• Assignment: A single number is required: how many lines in the data below contain "EXLClr".
*** Opening Data extract ***
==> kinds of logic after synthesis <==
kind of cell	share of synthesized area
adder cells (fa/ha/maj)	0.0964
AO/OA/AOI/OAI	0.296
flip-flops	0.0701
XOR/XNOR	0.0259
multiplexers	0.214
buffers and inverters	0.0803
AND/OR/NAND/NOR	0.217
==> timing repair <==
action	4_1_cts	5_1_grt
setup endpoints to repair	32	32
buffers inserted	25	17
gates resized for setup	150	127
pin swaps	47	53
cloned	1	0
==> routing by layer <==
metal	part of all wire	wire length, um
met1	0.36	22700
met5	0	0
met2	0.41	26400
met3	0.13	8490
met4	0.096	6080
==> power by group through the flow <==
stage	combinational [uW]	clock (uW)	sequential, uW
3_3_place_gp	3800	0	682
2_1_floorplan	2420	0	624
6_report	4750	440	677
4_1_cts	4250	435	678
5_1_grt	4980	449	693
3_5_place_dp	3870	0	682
**src/rtl/cp0_int_ctrl.sv**
```systemverilog
// cp0_int_ctrl: CP0 SR/Cause/EPC/PRId with interrupt and exception entry; define CP0_EXC_EN to accept ExcIn traps
module cp0_int_ctrl #(
    parameter logic [31:0] PRID = 32'h0000_4D49
) (
    input  logic        clk,
    input  logic        reset,
    input  logic [4:0]  Sel,
    input  logic [31:0] DIn,
    input  logic        We,
    input  logic        EXLClr,
    input  logic [29:0] PC,
    input  logic        BD,
    input  logic [4:0]  ExcIn,
    input  logic [5:0]  HWInt,
    output logic        IntReq,
    output logic [29:0] EPC,
    output logic [31:0] DOut
);
    logic [5:0]  im_q, im_d, ip_q, ip_d;
    logic        exl_q, exl_d, ie_q, ie_d, bd_q, bd_d;
    logic [4:0]  exc_code_q, exc_code_d, exc_code;
    logic [29:0] epc_q, epc_d;
    logic        int_pend, exc_pend, sr_we, epc_we;
`ifdef CP0_EXC_EN
    assign exc_pend = (ExcIn != 5'd0) & ~exl_q;
    assign exc_code = ExcIn;
`else
    logic unused_exc_in;
    assign unused_exc_in = ^ExcIn;
    assign exc_pend = 1'b0;
    assign exc_code = 5'd0;
`endif
    assign int_pend = (|(HWInt & im_q)) & ie_q & ~exl_q;
    assign IntReq   = int_pend | exc_pend;
    assign EPC      = epc_q;
    // next state: trap entry overrides mtc0 (flushed); eret beats an SR write's EXL bit
    always_comb begin
        sr_we      = We & ~IntReq & (Sel == 5'd12);
        epc_we     = We & ~IntReq & (Sel == 5'd14);
        ip_d       = HWInt;
        im_d       = sr_we ? DIn[15:10] : im_q;
        ie_d       = sr_we ? DIn[0] : ie_q;
        exl_d      = IntReq ? 1'b1 : EXLClr ? 1'b0 : sr_we ? DIn[1] : exl_q;
        bd_d       = IntReq ? BD : bd_q;
        exc_code_d = IntReq ? (int_pend ? 5'd0 : exc_code) : exc_code_q;
        epc_d      = IntReq ? (BD ? PC - 30'd1 : PC) : epc_we ? DIn[31:2] : epc_q;
    end
    // mfc0 read mux
    always_comb begin
        DOut = (Sel == 5'd12) ? {16'd0, im_q, 8'd0, exl_q, ie_q} :
               (Sel == 5'd13) ? {bd_q, 15'd0, ip_q, 3'd0, exc_code_q, 2'd0} :
               (Sel == 5'd14) ? {epc_q, 2'd0} :
               (Sel == 5'd15) ? PRID : 32'd0;
    end
    // register update with synchronous reset
    always_ff @(posedge clk) begin
        if (reset) begin
            im_q       <= 6'd0;
            ip_q       <= 6'd0;
            exl_q      <= 1'b0;
            ie_q       <= 1'b0;
            bd_q       <= 1'b0;
            exc_code_q <= 5'd0;
            epc_q      <= 30'd0;
        end else begin
            im_q       <= im_d;
            ip_q       <= ip_d;
            exl_q      <= exl_d;
            ie_q       <= ie_d;
            bd_q       <= bd_d;
            exc_code_q <= exc_code_d;
            epc_q      <= epc_d;
        end
    end
endmodule

```
**config.mk**
```make
export PLATFORM = sky130hd
export DESIGN_NAME = cp0_int_ctrl
export DESIGN_NICKNAME = d
export VERILOG_FILES = /design/src/rtl/cp0_int_ctrl.sv
export SDC_FILE = /design/constraint.sdc
export NUM_CORES = 1
export LEC_CHECK = 0
export CAP_MARGIN = 10
export CORE_ASPECT_RATIO = 1.2
export CORE_MARGIN = 5
export CORE_UTILIZATION = 44
export DETAILED_ROUTE_END_ITERATION = 12
export PLACE_DENSITY_LB_ADDON = 0.3
export SKIP_CTS_REPAIR_TIMING = 1
export SYNTH_ARGS = -nofsm -noshare
export SYNTH_HDL_FRONTEND = slang
export SYNTH_SLANG_ARGS = --single-unit
```
**constraint.sdc**
```tcl
create_clock -name clk -period 5 [get_ports clk]
set_clock_uncertainty 0.15 [all_clocks]
set_input_delay 0.75 -clock clk [delete_from_list [all_inputs] [get_ports clk]]
set_output_delay 0.75 -clock clk [all_outputs]
set_load 0.02 [all_outputs]
```
## After elaboration in Yosys (flattened, before gate mapping)

Cells that the tools add are included.

- Divide/modulo/power cells: 0
- Shifts and indexed selects: 0
- Reduce and logical (&&, ||, !) cells: 3
- Bitwise logic cells: 8
- $lt $le $gt $ge: 0
- Multiplexer cells: 10
- Multipliers: 0
- Equality and inequality tests: 4
- $add $sub $neg: 1

Operator list:

| kind | count |
|---|---|
| 32-bit two-way mux | 3 |
| 30-bit two-way mux | 3 |
| 30-bit by 1-bit subtractor with 30-bit output (second input constant) | 1 |
| 5-bit by 4-bit == test with 1-bit output (second input constant) | 4 |
| 15-bit two-way mux | 1 |
| 6-bit AND | 1 |
| 6-bit OR reduction | 1 |
| 1-bit AND | 5 |
| 1-bit two-way mux | 3 |
| 3-bit nonzero test | 1 |
| 1-bit NOT | 2 |
| 2-bit nonzero test | 1 |

- Bits in writable memories: 0
- Register bits after elaboration: 45
- Output and inout bits: 63
- Bits in latches: 0
- Word-level logic and storage cells: 32
- Memories kept: 0
- ROM bits: 0

## Depth between registers and ports, before layout

- Depth after elaboration: 10
- Mapped depth: 7
- Mapped depth without buffers: 6

## Worst setup path before layout

OpenSTA, ideal clock, no wires.

- Path kind: input to register
- Start: input port PC[8]
- End: register epc_q[22], in the netlist EPC[22]
- Data arrival time: 2771 ps
- Data required time: 4759 ps
- Path slack: 1988 ps
- Stages on the path: 6
- Library setup time: 91 ps
- Cells stage by stage: or4_1 buf_2 or4_1 buf_2 or4_1 a311oi_1

- Cells in the longest elaborated chain, start to end: 3

Ends and longest elaborated chain:

| item | line | text |
|---|---|---|
| start: declaration | 11 | `input logic [29:0] PC,` |
| 30-bit by 1-bit subtractor with 30-bit output | 46 | `epc_d = IntReq ? (BD ? PC - 30'd1 : PC) : epc_we ? DIn[31:2] : epc_q;` |
| 30-bit two-way mux (2 in a row) | 46 |  |
| end signal: assignment | 72 | `epc_q <= epc_d;` |
| end: declaration | 22 | `logic [29:0] epc_q, epc_d;` |

Every way passes these cells.
A chain may end at the register's enable or synchronous reset.

## Final worst setup path

- Start: input port Sel[1]
- End: output port DOut[17]

- Cells in the longest elaborated chain, start to end: 4
- Elaborated cells on any way between the ends: 6
- Classes of those cells: eq/ne (3); mux (3)

Ends and longest elaborated chain:

| item | line | text |
|---|---|---|
| start: declaration | 7 | `input logic [4:0] Sel,` |
| 5-bit by 4-bit == test with 1-bit output | 52 | `(Sel == 5'd14) ? {epc_q, 2'd0} :` |
| 32-bit two-way mux | 52 |  |
| 32-bit two-way mux | 51 | `(Sel == 5'd13) ? {bd_q, 15'd0, ip_q, 3'd0, exc_code_q, 2'd0} :` |
| 32-bit two-way mux (*) | 50 | `DOut = (Sel == 5'd12) ? {16'd0, im_q, 8'd0, exl_q, ie_q} :` |
| end: declaration | 17 | `output logic [31:0] DOut` |

Mark *: on every way between the ends. The rest lies on a longest branch, timed or not.

==> impl_metrics.tcl <==
set metrics [dict create \
    status "finished clean" \
    cp-end-kind "output pin" \
    worst_pin_slew_ns 1.14 \
    clkLatencyLatePin_ns 0.30 \
    p_leak_uw 0.00154 \
    max_freq_mhz 265 \
    async_reset_ff_frac 0 \
    setup.worst_path.start_class "input port" \
    drt_iter0_drc 194 \
    wire_per_inst_um 18.0 \
    io_buffers 140 \
    met3WireLength_um 747 \
    yosysTopAreaCellShare 0.306 \
    clk_path_buf_depth 2 \
    setup-tns-final_ns 0 \
    drv_slew 0 \
    arrival_ns 2.87 \
    grt_overflow 0 \
    cts_buffers 5 \
    fin_crit_ns 3.77 \
    synth_most_common_cell "dfxtp_1" \
    drive_gt1_frac 0.0510 \
    yosys.area.top_type "dfxtp_1" \
    crit_type "input port to output pin" \
    dp_hpwl_mm 7.58 \
    cts_tree "built" \
    core_area_mm2 0.00649 \
    netlist-cell-type-count 39 \
    cp_slowest_cell "clkdlybuf4s50_1" \
    hp-start "bd_q" \
    netlist_top_cells_count "45 x dfxtp_1, 36 x a211oi_1, 31 x clkbuf_1, 26 x and3_1, 23 x nor2_1" \
    initial_core_util 0.454 \
    synth-edff-count 0 \
    pin_count 146 \
    grt_pass1_wl_mm 16.6 \
    routabilityCongestion 0.925 \
    dr_wl_met2_mm 5.22 \
    maxCapViolations 0 \
    critPathMaxStageDelay_ns 0.82 \
    dr.max_layer_used "met4" \
    yosysSeqAreaShare 0.306 \
    r2r-start "im_q[0]" \
    ys_ff_latch 45 \
    vdd_drop_max_v 0.0000901 \
    synth_area_mm2 0.00295 \
    antenna_cells 0 \
    grt_max_degree 56 \
    critPathLaunch "Sel[1]" \
    areaGrowthSynthToFinish_pct 51.3 \
    synthTopCellsByArea "dfxtp_1 31%, a211oi_1 9.2%, and3_1 5.5%" \
    grt_pass1_vias 3448 \
    drc 0 \
    wl_met1_mm 4.21 \
    path_cells "clkdlybuf4s50_1, nor3b_2, buf_4, and2_1, clkdlybuf4s50_1" \
    period_share 0.754 \
    worst_slew_margin_rel 0.237 \
    hp-class "register to register" \
    regArea_um2 901 \
    die_y_um 99.6 \
    required_ns 4.10 \
    detail_route.first_pass.iterations 4 \
    worstPathMaxFanout 20 \
    syn-num-nets 457 \
    final_antenna_net_count 0 \
    multiInputGateArea_mm2 0.00189 \
    clk_pin_slew_ns 0.09 \
    die-width_um 84.7 \
    root_buffer "clkbuf_8" \
    antenna_found_initial 0 \
    route.vias.total 3429 \
    total_power_uw 739 \
    via_per_inst 5.96 \
    nNetsFinal 573 \
    pwr_density_cell_mw_per_mm2 166 \
    cts_max_level 2 \
    synthFlopType "dfxtp_1" \
    grt_usage 0.239 \
    crit_path_frequent_cell "clkdlybuf4s50_1" \
    clock-sinks 45 \
    avgSynthCellArea_um2 7.90 \
    synthCells 373 \
    fill_cells 606 \
    fp-row-count 32 \
    hold_viol 0 \
    fin_util 0.687 \
    wirelength_mm 10.3 \
    dieArea_mm2 0.00844 \
    rsz0062_at_grt "false" \
    setup_viol 0 \
    yosys_warnings 0 \
]
## sequential cells by signal, indices dropped and copies added, names as in the netlist
name   count
EPC       30
im_q       6
ip_q       6
bd_q       1
exl_q      1
ie_q       1
## final timing paths
check,slack [ns],cells past startpoint,end
worst max-delay path,1.23,5,DOut[17]
worst min-delay path,0.33,2,bd_q
worst max register to register,2.76,7,EPC[28]
worst min register to register,0.33,2,bd_q
## critical path: cells and delay by family
| kind | cells | cell delay, ns |
|---|---|---|
| buffers and inverters | 3 | 1.67 |
| and+or+nand+nor | 2 | 0.43 |
## layer usage
| layer | global-route usage | vias to the layer above |
|---|---|---|
| met3 | 0.0530 | 17 |
| met5 | 0 | - |
| met2 | 0.426 | 145 |
| li1 | - | 1661 |
| met1 | 0.285 | 1606 |
| met4 | 0.0743 | 0 |
## placed cells by master, fill, tap and decap left out, drive strengths merged, types with 7 or more instances in the layout
master and instances:
clkdlybuf4s50 140, dfxtp 45, a211oi 36, and3 26, nor2 23, and2 20
a21oi 17, or4 16, a311oi 14, nand2 12, nand3 12, o21ai 10
nor3 9, nor2b 8, xnor2 8, o31ai 8, or3 7, nor4 7
o41ai 7
## through the flow
step                      setup WS (ns)  cells  cell area, µm²  hold slack, ns
after floorplan                    1.99    373            2950           0.287
after global routing               1.12    575            4460           0.379
final                              1.23    575            4460           0.326
after global placement             1.26    567            4370           0.309
after CTS                          1.22    575            4460           0.329
after detailed placement           1.22    567            4370           0.316
## power by group
group | leakage (µW) | switching [µW] | internal (µW)
registers | 0.000364 | 2.54 | 363
logic | 0.00113 | 60.5 | 78.7
clock network | 0.0000445 | 135 | 99.3
total | 0.00154 | 198 | 541
## area by class of cell
class | instances | share of cell area
tap | 85 | 0.0239
sequential | 45 | 0.202
clock buffer | 5 | 0.0154
timing repair buffer | 146 | 0.325
clock inverter | 3 | 0.00477
multi-input combinational | 286 | 0.425
inverter | 5 | 0.00421
## cell families (layout without fill, tap and decap cells)
group	after synthesis	count (layout)	share of synthesized area
simple gates	158	158	0.309
compound gates	107	107	0.261
flops	45	45	0.306
buf+inv	42	159	0.0548
xor+xnor	11	11	0.0327
mux	9	9	0.0319
fa+ha+maj	1	1	0.00425
Note: power is estimated with default switching activity, not from simulation.
==> variant 1, RTL diff (same flow settings) <==
Register the output `DOut`, with the module's reset; this adds one clock of latency there. The other outputs are not delayed to match.
--- a/src/rtl/cp0_int_ctrl.sv
+++ b/src/rtl/cp0_int_ctrl.sv
@@ -18,2 +18,4 @@
 );
+
+    logic [31:0] DOut_d;
     logic [5:0]  im_q, im_d, ip_q, ip_d;
@@ -49,3 +51,3 @@
     always_comb begin
-        DOut = (Sel == 5'd12) ? {16'd0, im_q, 8'd0, exl_q, ie_q} :
+        DOut_d = (Sel == 5'd12) ? {16'd0, im_q, 8'd0, exl_q, ie_q} :
                (Sel == 5'd13) ? {bd_q, 15'd0, ip_q, 3'd0, exc_code_q, 2'd0} :
@@ -74,2 +76,10 @@
     end
+    always_ff @(posedge clk) begin
+        if (reset) begin
+            DOut <= '0;
+        end else begin
+            DOut <= DOut_d;
+        end
+    end
+
 endmodule
Check against the original RTL: not equivalent (Yosys sat finds a counterexample within 4 cycles, from zero or initial values and one cycle with reset high).
==> variant 1 against the unedited design <==
Worst hold slack got worse by 0.0040 ns. Sequential cell count rose by 32. Fmax rose by 13%. Die area rose by 16%. Setup slack improved by 0.44 ns. Routed wire length rose by 0.85%. Power rose by 63%. Design area rose by 14%. Area after synthesis rose by 19%. Non-clock buffer count fell by 2. Critical path type unchanged.
==> variant 1: results (changes against the unedited design) <==
Status
  • Status: finished, final reports clean

Setup path
  • RR Endpoint: im_q[4]$_SDFFE_PP0P_
  • Worst Path Arrival: 2.43 ns (-0.44 ns)
  • FF-to-FF setup slack: 3.05 ns (+0.29 ns)
  • CP max FO: 2 (-90%)

Final layout
  • Net count, final: 614 (+7.2%)
  • Share of cells above drive strength 1: 6.74% (+1.6 points)
  • Register with the most flip-flops: DOut
  • # diodes: 0 (unchanged)
  • Max reg flops: 32 (+6.7%)

Clock network
  • CTS Buf Count: 9 (+4)
  • H-Tree Depth: 3 (+1)
  • Clock Latency Late Sink: 0.35 ns (+0.05 ns)
  • Clock Path Buffers: 2 (unchanged)

Global route
  • Number of global-route vias before repair: 3,351 (-2.8%)
  • Pin count of the biggest net entering global routing: 48 (-14%)
  • First-pass GRT wire length: 16.8 mm (+1.4%)
  • Total track usage: 21.3% (-2.6 points)

Drt
  • DR pass1 iterations: 5 (+1)
  • Post-Route WL: 10.4 mm (+0.85%)
  • Vias per inst: 5.43 (-9.0%)
  • Number of DRC markers in iteration 0: 202 (+4.1%)

Synth
  • Top post-synthesis cells by area: dfxtp_1 44%, nand2_1 6.4%, a21oi_1 4.0%
  • Post-synth ARST share: 0% (unchanged)
  • Distinct cells, synth: 51 (+31%)
  • Synthesized net count: 487 (+6.6%)
  • Sequential-to-total area share from yosys stat: 44.1% (+14 points)
  • Yosys warns: 0 (unchanged)
  • Top cells by count, synth: 77 x dfxtp_1, 60 x nand2_1, 37 x nor2_1, 28 x a21oi_1, 25 x clkbuf_1

STA
  • Measured slew at the worst slew-check pin: 1.19 ns (+0.0466 ns)

Worst hold path
  • Hold path endpoint: DOut[12]$_SDFF_PP0_
  • Hold_sp: ip_q[2]$_SDFF_PP0_

Placement
  • Post-DP HPWL: 7.83 mm (+3.3%)
  • Routability Congestion: 0.814 (-12%)

Power and ir drop
  • Leak Pwr: 0.00171 µW (+11%)
  • Worst IR Drop VDD: 0.162 mV (+80%)
  • Switching Fraction: 23.7% (-3.0 points)
variant 1: stage by stage:
step | total power [µW] | worst slack [ns] | std cells | cell area (µm²) | hold WS [ns]
CTS | 1220 | 1.64 | 625 | 5090 | 0.324
detailed placement | 769 | 1.52 | 610 | 4910 | 0.308
floorplan | 682 | 2.20 | 403 | 3490 | 0.281
global route | 1250 | 1.61 | 626 | 5100 | 0.349
finish | 1210 | 1.67 | 626 | 5100 | 0.322
global placement | 767 | 1.57 | 610 | 4910 | 0.298
variant 1: power groups by stage:
| stage | clock, µW | sequential [µW] | combinational, µW |
|---|---|---|---|
| floorplan | 0 | 639 | 43.8 |
| global placement | 0 | 636 | 132 |
| detailed placement | 0 | 636 | 133 |
| CTS | 460 | 621 | 134 |
| global route | 487 | 622 | 145 |
| finish | 452 | 621 | 135 |
variant 1: layer usage:
layer	vias to the layer above	share of wire [%]	GRT usage, %	routed length [µm]
li1	1682	-	-	-
met1	1606	43	26.0	4450
met2	101	50	37.2	5260
met3	8	5.7	5.10	592
met4	0	1.1	5.66	112
met5	-	0	0	0
variant 1: kinds of logic (layout without fill, tap and decap cells):
family / after synthesis / in the layout / share of synthesized area (%)
multiplexers: 10 / 10 / 2.97
XOR/XNOR: 23 / 23 / 5.77
AO/OA/AOI/OAI: 83 / 83 / 17.0
adder cells (fa/ha/maj): 1 / 1 / 0.358
flip-flops: 77 / 77 / 44.1
buffers and inverters: 32 / 163 / 3.69
AND/OR/NAND/NOR: 177 / 177 / 26.0
variant 1: how the worst max path moves through the flow:
stage                           endpoint  cells after the start     start  slack (ns)
floorplan                         IntReq                      5  HWInt[0]        2.20
global placement    EPC[24]$_SDFFE_PP0P_                      6     PC[4]        1.57
detailed placement  EPC[28]$_SDFFE_PP0P_                      6    Sel[1]        1.52
CTS                               IntReq                      5  HWInt[0]        1.64
global route                      IntReq                      5  HWInt[0]        1.61
finish                            IntReq                      5  HWInt[0]        1.67
variant 1: worst max-delay path, stage by stage:
cell,delay [ns]
clkdlybuf4s50_1,0.48
a22oi_1,0.10
a311o_1,0.40
inv_2,0.07
clkdlybuf4s50_1,0.63
variant 1: area by class of cell:
cell class | count | area, µm²
multi-input cells | 294 | 1820
flip-flops and latches | 77 | 1540
clock inverters | 5 | 52.6
clock buffers | 10 | 128
repair buffers | 144 | 1430
inverters | 4 | 15.0
well taps | 92 | 115
fillers | 649 | 2610
==> variant 2, RTL diff (same flow settings) <==
Without the edit above. Build with the macro `CP0_EXC_EN` defined.
--- a/src/rtl/cp0_int_ctrl.sv
+++ b/src/rtl/cp0_int_ctrl.sv
@@ -1,2 +1,4 @@
 // cp0_int_ctrl: CP0 SR/Cause/EPC/PRId with interrupt and exception entry; define CP0_EXC_EN to accept ExcIn traps
+`define CP0_EXC_EN
+
 module cp0_int_ctrl #(
Check against the original RTL: not equivalent (a bounded check fails within 4 cycles, from zero or initial values and one cycle with reset high).
==> variant 2 against the unedited design <==
Area after synthesis increased by 16%. Worst hold slack improved by 0.0028 ns. Design area increased by 11%. Routed wire length increased by 11%. Sequential cell count increased by 5. Setup slack got worse by 0.37 ns. Critical path depth increased by 1. Global-route usage decreased by 1.1 points.
Power is not compared: it rests on default switching activity, and its combinational part moved more than twofold at a synthesized area within 25%.
==> variant 2: results (changes against the unedited design) <==
Status
  • Status: finished, final reports clean

Final layout
  • Net count, final: 626 (+9.2%)
  • Share of cells above drive strength 1: 6.08% (+0.98 points)

Worst hold path
  • Hold path endpoint: im_q[1]$_SDFFE_PP0P_
  • Hold_sp: im_q[1]$_SDFFE_PP0P_

Global route
  • Total track usage: 22.8% (-1.1 points)
  • First-pass GRT wire length: 18.5 mm (+11%)
  • Number of global-route vias before repair: 3,815 (+11%)
  • Initial antenna violation count: 0 (unchanged)
  • Pin count of the biggest net entering global routing: 58 (+3.6%)

Clock network
  • CTS Buf Count: 5 (unchanged)
  • CTS root buf: clkbuf_8
  • H-Tree Depth: 2 (unchanged)

Drt
  • DR pass1 iterations: 5 (+1)
  • DR WL/cell: 18.1 µm (+0.87%)
  • Number of DRC markers in iteration 0: 166 (-14%)
  • Vias per inst: 6.13 (+2.8%)

Setup path
  • Worst r2r src: im_q[2]$_SDFFE_PP0P_
  • CP peak stage delay: 0.58 ns (-0.24 ns)
  • RR Endpoint: EPC[9]$_SDFFE_PP0P_
  • FF-to-FF setup slack: 2.46 ns (-0.30 ns)
  • Worst Setup EP: IntReq
  • Worst Reg-to-Reg Cells: 6 (-1)
  • CP max FO: 8 (-60%)
  • Crit path launch: HWInt[2]
  • Worst Path Arrival: 3.24 ns (+0.37 ns)

Placement
  • Placed Area: 4860 µm² (+11%)
  • Post-DP HPWL: 8.51 mm (+12%)
  • Worst slack at placement: 0.900 ns (-0.320 ns)
  • I/O Buffers: 145 (+3.6%)
  • Routability Congestion: 0.914 (-1.1%)

STA
  • Max-slew headroom: 39.6% (+16 points)
  • Fin Hold WS: 0.329 ns (+0.00284 ns)
  • Crit path time final: 4.14 ns (+0.372 ns)

Synth
  • Adder-cell share of the synthesized area: 0.366% (-0.059 points)
  • Post-synthesis mux area share: 3.92% (+0.73 points)
  • Compound-Gate Fraction of Synth Area: 27.3% (+1.1 points)
  • Distinct cells, synth: 53 (+36%)
  • Top post-synthesis cells by area: dfxtp_1 29%, and3_1 7.7%, a21boi_0 5.3%
  • Synthesized net count: 511 (+12%)
  • Top cells by count, synth: 50 x dfxtp_1, 42 x and3_1, 39 x clkbuf_1, 27 x nand2_1, 24 x a21boi_0
  • Sequential-to-total area share from yosys stat: 29.3% (-1.3 points)
  • Xor and xnor area share after synthesis: 2.31% (-0.96 points)
-- variant 2: per-layer routing --
layer,share of wire (%),track usage (%),vias to the layer above,routed length (µm)
li1,-,-,1877,-
met4,1.9,7.66,0,222
met2,50,40.0,159,5740
met3,6.8,4.10,17,783
met5,0,0,-,0
met1,41,27.9,1840,4760
-- variant 2: area by class of cell --
cell class | instances | area, µm²
Clock buffer | 6 | 72.6
Clock inverter | 2 | 37.5
Fill cell | 658 | 2650
Inverter | 5 | 18.8
Multi-Input combinational cell | 326 | 2200
Sequential cell | 50 | 1000
Tap cell | 92 | 115
Timing Repair Buffer | 154 | 1520
-- variant 2: metrics by stage --
stage	utilization, %	cells
2_1_floorplan	-	427
3_3_place_gp	63.7	627
3_5_place_dp	63.7	627
4_1_cts	65.2	635
5_1_grt	65.2	635
6_report	65.2	635
-- variant 2: power groups by stage --
stage	sequential [µW]	clock, µW	combinational [µW]
after global placement	457	0	298
after floorplan	480	0	120
final	450	284	305
after CTS	450	291	305
after global routing	454	305	327
after detailed placement	459	0	303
*** Closing Data extract ***
• Result of the task: 2